Give back exactly the lines of the data below, starting with the line that has "output logic [DATA_W-1:0]" and going on through the line that has "c_wdata, mem_rd, cap_rdata;".
◇ ◇ ◇ ◇ ◇ ◇ ◇
File: src/rtl/dmem_responder.sv
// Word-addressed data-memory slave with WAIT wait states and valid/ready request/response channels.
// Optional DMEM_ADDR_CHECK_EN flags addresses >= DEPTH as errors; otherwise addresses wrap modulo DEPTH.
module dmem_responder #(
  parameter int ADDR_W = 16,
  parameter int DATA_W = 16,
  parameter int DEPTH  = 256,
  parameter int WAIT   = 2
) (
  input  logic              Clk,
  input  logic              Rst,
  input  logic              req_valid,
  output logic              req_ready,
  input  logic              req_we,
  input  logic [ADDR_W-1:0] req_addr,
  input  logic [DATA_W-1:0] req_wdata,
  output logic              rsp_valid,
  input  logic              rsp_ready,
  output logic [DATA_W-1:0] rsp_rdata,
  output logic              rsp_err
);

  localparam int         IDX_W   = (DEPTH > 1) ? $clog2(DEPTH) : 1;
  localparam logic [3:0] WAIT_LD = (WAIT > 0) ? 4'(WAIT - 1) : 4'd0;

  typedef enum logic [1:0] {S_IDLE, S_WAIT, S_RESP} state_e;

  state_e              state_q, state_d;
  logic [3:0]          cnt_q, cnt_d;
  logic                we_q, we_d;
  logic [ADDR_W-1:0]   addr_q, addr_d;
  logic [DATA_W-1:0]   wdata_q, wdata_d;
  logic [DATA_W-1:0]   rdata_q, rdata_d;
  logic                err_q, err_d;

  logic [DATA_W-1:0]   mem [DEPTH];

  logic                accept, commit, in_range, mem_we;
  logic                c_we;
  logic [ADDR_W-1:0]   c_addr;
  logic [DATA_W-1:0]   c_wdata, mem_rd, cap_rdata;
  logic [IDX_W-1:0]    idx;
  logic                cap_err;
  logic                addr_unused;

  assign req_ready = (state_q == S_IDLE);
  assign rsp_valid = (state_q == S_RESP);
  assign rsp_rdata = rdata_q;
  assign rsp_err   = err_q;

  // With WAIT=0 the commit happens on the accepting edge, so the live request is used.
  always_comb begin
    accept  = req_valid && (state_q == S_IDLE);
    commit  = (accept && (WAIT == 0)) || ((state_q == S_WAIT) && (cnt_q == 4'd0));
    c_we    = (state_q == S_IDLE) ? req_we    : we_q;
    c_addr  = (state_q == S_IDLE) ? req_addr  : addr_q;
    c_wdata = (state_q == S_IDLE) ? req_wdata : wdata_q;
    idx     = c_addr[IDX_W-1:0];
    addr_unused = ^c_addr;
`ifdef DMEM_ADDR_CHECK_EN
    in_range = ({1'b0, c_addr} < (ADDR_W+1)'(DEPTH));
    cap_err  = !in_range;
`else
    in_range = 1'b1;
    cap_err  = 1'b0;
`endif
    mem_rd    = mem[idx];
    cap_rdata = (!c_we && in_range) ? mem_rd : '0;
    // Rst gating keeps a commit from landing while reset is held.
    mem_we    = commit && c_we && in_range && Rst;
  end

  always_comb begin
    state_d = state_q;
    cnt_d   = cnt_q;
    we_d    = we_q;
    addr_d  = addr_q;
    wdata_d = wdata_q;
    rdata_d = rdata_q;
    err_d   = err_q;
    case (state_q)
      S_IDLE: begin
        if (accept) begin
          we_d    = req_we;
          addr_d  = req_addr;
          wdata_d = req_wdata;
          if (WAIT == 0) begin
            state_d = S_RESP;
            cnt_d   = 4'd0;
            rdata_d = cap_rdata;
            err_d   = cap_err;
          end else begin
            state_d = S_WAIT;
            cnt_d   = WAIT_LD;
          end
        end
      end
      S_WAIT: begin
        if (cnt_q == 4'd0) begin
          state_d = S_RESP;
          rdata_d = cap_rdata;
          err_d   = cap_err;
        end else begin
          cnt_d = cnt_q - 4'd1;
        end
      end
      S_RESP: begin
        if (rsp_ready) begin
          state_d = S_IDLE;
          rdata_d = '0;
          err_d   = 1'b0;
        end
      end
      default: begin
        state_d = S_IDLE;
        cnt_d   = 4'd0;
      end
    endcase
  end

  always_ff @(posedge Clk or negedge Rst) begin
    if (!Rst) begin
      state_q <= S_IDLE;
      cnt_q   <= 4'd0;
      we_q    <= 1'b0;
      addr_q  <= '0;
      wdata_q <= '0;
      rdata_q <= '0;
      err_q   <= 1'b0;
    end else begin
      state_q <= state_d;
      cnt_q   <= cnt_d;
      we_q    <= we_d;
      addr_q  <= addr_d;
      wdata_q <= wdata_d;
      rdata_q <= rdata_d;
      err_q   <= err_d;
    end
  end

  // Array is deliberately left without reset.
  always_ff @(posedge Clk) begin
    if (mem_we) mem[idx] <= c_wdata;
  end

endmodule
◇ ◇ ◇ ◇ ◇ ◇ ◇
• Solution for this exercise
  output logic [DATA_W-1:0] rsp_rdata,
  output logic              rsp_err
);

  localparam int         IDX_W   = (DEPTH > 1) ? $clog2(DEPTH) : 1;
  localparam logic [3:0] WAIT_LD = (WAIT > 0) ? 4'(WAIT - 1) : 4'd0;

  typedef enum logic [1:0] {S_IDLE, S_WAIT, S_RESP} state_e;

  state_e              state_q, state_d;
  logic [3:0]          cnt_q, cnt_d;
  logic                we_q, we_d;
  logic [ADDR_W-1:0]   addr_q, addr_d;
  logic [DATA_W-1:0]   wdata_q, wdata_d;
  logic [DATA_W-1:0]   rdata_q, rdata_d;
  logic                err_q, err_d;

  logic [DATA_W-1:0]   mem [DEPTH];

  logic                accept, commit, in_range, mem_we;
  logic                c_we;
  logic [ADDR_W-1:0]   c_addr;
  logic [DATA_W-1:0]   c_wdata, mem_rd, cap_rdata;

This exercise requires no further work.